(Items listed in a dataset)
━━━━

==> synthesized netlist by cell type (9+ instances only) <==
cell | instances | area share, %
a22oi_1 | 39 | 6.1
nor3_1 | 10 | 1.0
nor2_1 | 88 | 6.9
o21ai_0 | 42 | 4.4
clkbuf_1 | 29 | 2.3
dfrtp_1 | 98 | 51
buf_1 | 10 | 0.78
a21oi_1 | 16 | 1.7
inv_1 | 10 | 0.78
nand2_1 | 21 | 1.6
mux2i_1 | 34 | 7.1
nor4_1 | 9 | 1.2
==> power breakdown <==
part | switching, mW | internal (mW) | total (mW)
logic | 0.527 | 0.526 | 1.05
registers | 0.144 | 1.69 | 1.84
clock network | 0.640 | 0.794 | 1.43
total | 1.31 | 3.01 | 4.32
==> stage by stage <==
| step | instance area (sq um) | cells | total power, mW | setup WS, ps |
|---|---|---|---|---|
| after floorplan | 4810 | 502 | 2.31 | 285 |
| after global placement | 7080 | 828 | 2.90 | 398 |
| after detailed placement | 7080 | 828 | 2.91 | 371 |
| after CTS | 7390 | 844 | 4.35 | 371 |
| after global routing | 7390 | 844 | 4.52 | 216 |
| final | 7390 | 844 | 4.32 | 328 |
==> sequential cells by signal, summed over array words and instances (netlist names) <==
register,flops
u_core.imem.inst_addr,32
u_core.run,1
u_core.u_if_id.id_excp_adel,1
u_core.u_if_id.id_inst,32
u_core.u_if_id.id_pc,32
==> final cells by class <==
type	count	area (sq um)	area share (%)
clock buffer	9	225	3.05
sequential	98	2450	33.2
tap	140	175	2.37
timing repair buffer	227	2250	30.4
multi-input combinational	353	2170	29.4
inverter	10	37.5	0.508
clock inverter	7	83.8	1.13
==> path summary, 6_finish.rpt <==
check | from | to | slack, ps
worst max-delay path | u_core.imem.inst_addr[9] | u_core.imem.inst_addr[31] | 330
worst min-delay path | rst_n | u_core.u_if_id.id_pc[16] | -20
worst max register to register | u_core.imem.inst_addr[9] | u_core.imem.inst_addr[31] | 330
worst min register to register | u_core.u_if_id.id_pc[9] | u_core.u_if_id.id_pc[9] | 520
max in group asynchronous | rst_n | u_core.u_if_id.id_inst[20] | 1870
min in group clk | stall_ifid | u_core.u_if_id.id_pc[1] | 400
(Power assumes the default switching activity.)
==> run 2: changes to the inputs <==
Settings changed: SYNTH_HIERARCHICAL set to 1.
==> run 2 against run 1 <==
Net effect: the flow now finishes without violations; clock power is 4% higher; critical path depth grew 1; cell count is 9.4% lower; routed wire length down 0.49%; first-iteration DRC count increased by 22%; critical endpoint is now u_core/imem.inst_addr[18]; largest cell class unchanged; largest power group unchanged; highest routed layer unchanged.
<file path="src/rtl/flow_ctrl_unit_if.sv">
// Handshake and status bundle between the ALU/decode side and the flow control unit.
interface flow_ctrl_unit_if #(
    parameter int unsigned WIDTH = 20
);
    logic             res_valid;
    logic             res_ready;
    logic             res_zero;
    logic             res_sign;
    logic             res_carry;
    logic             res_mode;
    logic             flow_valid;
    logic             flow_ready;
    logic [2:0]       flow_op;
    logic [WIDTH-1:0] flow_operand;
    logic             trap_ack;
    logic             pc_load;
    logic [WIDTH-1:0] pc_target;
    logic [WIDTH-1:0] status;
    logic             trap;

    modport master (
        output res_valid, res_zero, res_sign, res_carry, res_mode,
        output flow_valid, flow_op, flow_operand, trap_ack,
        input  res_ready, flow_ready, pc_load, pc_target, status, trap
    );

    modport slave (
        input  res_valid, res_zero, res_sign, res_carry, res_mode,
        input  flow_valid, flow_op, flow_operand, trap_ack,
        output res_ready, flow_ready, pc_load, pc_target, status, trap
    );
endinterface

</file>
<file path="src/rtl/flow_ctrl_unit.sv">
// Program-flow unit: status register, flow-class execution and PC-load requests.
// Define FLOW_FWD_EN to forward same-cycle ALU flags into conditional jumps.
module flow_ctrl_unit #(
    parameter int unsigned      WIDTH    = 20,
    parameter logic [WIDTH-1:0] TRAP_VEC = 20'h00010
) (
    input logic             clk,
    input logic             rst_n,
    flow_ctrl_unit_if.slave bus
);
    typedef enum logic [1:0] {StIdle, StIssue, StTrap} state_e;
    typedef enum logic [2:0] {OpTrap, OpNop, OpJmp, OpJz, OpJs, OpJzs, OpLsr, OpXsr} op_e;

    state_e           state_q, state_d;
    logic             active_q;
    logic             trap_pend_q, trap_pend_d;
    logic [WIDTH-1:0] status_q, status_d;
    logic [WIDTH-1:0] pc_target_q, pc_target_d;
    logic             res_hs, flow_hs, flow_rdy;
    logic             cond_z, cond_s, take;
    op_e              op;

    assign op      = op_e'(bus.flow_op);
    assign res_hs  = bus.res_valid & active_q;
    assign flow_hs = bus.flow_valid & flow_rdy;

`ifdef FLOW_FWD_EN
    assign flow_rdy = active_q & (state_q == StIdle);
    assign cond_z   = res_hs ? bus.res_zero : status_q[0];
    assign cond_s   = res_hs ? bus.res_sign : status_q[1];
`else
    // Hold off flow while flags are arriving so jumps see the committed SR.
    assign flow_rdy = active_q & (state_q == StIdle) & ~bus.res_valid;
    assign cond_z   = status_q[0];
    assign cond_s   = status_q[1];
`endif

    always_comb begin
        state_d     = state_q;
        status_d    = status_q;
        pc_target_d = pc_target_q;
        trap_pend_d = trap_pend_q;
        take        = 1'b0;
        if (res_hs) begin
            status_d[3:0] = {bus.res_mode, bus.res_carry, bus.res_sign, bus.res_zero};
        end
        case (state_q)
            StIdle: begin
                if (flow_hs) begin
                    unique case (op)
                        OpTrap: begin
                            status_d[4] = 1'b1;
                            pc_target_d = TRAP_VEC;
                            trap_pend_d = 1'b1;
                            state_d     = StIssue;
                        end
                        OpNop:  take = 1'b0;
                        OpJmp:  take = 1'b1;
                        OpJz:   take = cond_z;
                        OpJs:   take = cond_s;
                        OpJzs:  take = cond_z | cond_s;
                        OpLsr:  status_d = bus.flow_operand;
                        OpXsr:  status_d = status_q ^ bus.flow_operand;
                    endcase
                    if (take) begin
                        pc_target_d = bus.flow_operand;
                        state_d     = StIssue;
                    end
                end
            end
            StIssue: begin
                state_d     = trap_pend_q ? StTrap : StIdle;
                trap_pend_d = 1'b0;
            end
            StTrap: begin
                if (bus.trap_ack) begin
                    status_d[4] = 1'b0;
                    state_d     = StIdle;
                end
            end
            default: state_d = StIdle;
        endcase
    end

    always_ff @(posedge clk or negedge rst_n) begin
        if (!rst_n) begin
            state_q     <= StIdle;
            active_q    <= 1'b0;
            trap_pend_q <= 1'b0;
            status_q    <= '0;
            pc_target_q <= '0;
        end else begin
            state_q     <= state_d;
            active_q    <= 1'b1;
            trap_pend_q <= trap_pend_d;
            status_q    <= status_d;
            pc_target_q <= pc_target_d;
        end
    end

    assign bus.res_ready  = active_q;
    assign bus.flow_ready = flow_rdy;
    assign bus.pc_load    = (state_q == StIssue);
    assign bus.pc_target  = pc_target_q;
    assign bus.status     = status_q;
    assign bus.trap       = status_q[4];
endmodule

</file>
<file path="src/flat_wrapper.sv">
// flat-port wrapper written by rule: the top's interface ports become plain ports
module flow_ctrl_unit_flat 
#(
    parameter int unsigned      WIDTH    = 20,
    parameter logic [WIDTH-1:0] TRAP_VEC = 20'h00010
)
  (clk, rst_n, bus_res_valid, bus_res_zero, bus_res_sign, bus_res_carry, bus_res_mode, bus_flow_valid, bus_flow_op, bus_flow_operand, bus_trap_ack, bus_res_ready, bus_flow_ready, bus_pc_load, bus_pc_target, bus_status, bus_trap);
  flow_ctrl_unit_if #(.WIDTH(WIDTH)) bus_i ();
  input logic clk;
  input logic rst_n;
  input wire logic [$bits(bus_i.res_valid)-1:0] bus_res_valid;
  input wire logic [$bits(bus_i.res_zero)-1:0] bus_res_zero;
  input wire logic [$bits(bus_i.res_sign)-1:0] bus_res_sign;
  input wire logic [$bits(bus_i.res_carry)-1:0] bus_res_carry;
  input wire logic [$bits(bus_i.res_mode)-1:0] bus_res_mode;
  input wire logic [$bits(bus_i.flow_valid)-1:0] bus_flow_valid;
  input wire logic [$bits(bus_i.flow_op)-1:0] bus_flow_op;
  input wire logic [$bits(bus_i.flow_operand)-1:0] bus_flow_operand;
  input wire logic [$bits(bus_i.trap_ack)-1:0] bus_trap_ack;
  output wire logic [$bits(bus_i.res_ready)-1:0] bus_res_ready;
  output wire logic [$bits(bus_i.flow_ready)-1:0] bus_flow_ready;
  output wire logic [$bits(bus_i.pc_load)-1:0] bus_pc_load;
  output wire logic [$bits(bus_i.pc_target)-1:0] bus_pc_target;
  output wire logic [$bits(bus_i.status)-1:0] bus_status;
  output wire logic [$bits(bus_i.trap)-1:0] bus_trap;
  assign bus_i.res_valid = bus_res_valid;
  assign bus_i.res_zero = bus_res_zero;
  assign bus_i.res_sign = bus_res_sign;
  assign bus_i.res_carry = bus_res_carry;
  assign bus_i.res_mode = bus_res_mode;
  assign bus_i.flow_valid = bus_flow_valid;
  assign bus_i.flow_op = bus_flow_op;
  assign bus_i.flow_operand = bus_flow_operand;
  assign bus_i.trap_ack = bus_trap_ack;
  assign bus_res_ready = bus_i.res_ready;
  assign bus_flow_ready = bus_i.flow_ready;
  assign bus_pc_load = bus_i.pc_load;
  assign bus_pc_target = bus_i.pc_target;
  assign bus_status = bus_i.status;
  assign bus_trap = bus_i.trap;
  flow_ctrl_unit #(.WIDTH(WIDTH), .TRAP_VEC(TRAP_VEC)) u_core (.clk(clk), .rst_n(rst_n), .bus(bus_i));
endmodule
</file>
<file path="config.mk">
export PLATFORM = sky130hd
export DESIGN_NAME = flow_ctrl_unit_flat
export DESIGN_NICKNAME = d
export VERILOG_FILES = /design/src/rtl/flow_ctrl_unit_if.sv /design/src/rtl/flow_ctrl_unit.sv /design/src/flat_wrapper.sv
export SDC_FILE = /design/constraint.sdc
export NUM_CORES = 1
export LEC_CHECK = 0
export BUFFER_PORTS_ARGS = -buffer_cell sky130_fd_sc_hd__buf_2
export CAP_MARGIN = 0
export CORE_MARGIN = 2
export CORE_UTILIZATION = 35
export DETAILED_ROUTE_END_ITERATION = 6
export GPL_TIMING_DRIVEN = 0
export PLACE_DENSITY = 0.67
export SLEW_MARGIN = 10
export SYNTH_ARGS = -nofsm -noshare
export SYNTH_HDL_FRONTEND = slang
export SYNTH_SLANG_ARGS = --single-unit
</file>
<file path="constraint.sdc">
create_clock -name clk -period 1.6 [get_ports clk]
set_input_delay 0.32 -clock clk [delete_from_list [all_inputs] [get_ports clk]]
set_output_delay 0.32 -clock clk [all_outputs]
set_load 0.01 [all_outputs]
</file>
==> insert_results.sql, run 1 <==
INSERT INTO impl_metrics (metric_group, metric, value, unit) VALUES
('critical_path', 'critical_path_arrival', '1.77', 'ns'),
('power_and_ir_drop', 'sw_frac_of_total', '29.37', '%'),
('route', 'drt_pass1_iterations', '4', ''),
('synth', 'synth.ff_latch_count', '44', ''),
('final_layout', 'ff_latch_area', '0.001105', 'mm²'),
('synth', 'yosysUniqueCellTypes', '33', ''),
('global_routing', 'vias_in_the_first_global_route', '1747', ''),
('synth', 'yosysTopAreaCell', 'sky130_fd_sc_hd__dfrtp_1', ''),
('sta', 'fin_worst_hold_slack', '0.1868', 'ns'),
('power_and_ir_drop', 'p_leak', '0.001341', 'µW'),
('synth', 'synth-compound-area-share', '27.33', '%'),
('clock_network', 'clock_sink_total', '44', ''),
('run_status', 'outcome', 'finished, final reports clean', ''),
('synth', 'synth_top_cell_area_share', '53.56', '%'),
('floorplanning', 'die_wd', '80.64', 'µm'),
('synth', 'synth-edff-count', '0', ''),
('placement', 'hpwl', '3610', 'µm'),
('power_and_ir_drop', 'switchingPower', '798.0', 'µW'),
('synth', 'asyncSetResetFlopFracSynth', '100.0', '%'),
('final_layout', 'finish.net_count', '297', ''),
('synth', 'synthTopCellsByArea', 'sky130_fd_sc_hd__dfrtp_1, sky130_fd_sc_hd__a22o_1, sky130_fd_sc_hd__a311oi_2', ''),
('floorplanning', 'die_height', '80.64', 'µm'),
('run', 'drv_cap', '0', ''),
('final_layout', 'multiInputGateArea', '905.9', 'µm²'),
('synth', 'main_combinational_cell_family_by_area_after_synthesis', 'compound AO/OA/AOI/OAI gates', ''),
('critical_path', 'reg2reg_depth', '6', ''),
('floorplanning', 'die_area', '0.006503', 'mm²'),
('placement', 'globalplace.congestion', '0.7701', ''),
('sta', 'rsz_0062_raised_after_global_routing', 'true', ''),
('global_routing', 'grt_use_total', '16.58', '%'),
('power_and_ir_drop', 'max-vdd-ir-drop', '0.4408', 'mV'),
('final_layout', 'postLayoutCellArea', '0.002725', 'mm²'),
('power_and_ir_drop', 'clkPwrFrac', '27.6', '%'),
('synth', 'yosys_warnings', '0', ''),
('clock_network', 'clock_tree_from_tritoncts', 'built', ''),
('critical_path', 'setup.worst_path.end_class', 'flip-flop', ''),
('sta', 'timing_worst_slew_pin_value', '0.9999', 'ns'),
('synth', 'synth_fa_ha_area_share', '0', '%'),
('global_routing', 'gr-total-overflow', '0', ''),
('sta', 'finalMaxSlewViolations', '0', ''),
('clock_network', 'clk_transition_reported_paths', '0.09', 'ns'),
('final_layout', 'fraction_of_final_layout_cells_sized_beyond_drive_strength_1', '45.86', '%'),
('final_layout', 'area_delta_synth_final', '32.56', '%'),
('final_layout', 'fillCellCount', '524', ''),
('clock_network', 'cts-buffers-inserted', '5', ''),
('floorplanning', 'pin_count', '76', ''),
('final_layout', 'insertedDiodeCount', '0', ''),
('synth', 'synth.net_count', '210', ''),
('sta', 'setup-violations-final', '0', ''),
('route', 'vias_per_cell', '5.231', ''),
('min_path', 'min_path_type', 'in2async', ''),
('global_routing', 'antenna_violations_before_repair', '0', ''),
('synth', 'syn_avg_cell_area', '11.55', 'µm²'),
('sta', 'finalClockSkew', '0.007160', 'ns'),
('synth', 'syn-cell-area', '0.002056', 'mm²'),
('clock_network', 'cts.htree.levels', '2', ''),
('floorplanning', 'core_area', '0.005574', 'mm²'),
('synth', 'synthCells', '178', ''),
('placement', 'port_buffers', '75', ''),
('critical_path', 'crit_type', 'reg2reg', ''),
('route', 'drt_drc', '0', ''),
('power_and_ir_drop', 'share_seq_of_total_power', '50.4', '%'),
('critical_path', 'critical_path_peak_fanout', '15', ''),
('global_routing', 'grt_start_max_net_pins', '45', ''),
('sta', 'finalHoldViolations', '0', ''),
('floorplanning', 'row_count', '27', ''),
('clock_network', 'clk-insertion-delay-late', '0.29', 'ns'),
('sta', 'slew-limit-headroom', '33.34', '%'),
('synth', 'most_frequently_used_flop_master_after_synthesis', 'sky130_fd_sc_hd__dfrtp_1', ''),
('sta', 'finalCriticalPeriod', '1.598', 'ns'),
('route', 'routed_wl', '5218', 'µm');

━━━━

Return, with no change at all, every line in the entries above from the line containing "min in group" through the line containing "run 2 against".

min in group clk | stall_ifid | u_core.u_if_id.id_pc[1] | 400
(Power assumes the default switching activity.)
==> run 2: changes to the inputs <==
Settings changed: SYNTH_HIERARCHICAL set to 1.
==> run 2 against run 1 <==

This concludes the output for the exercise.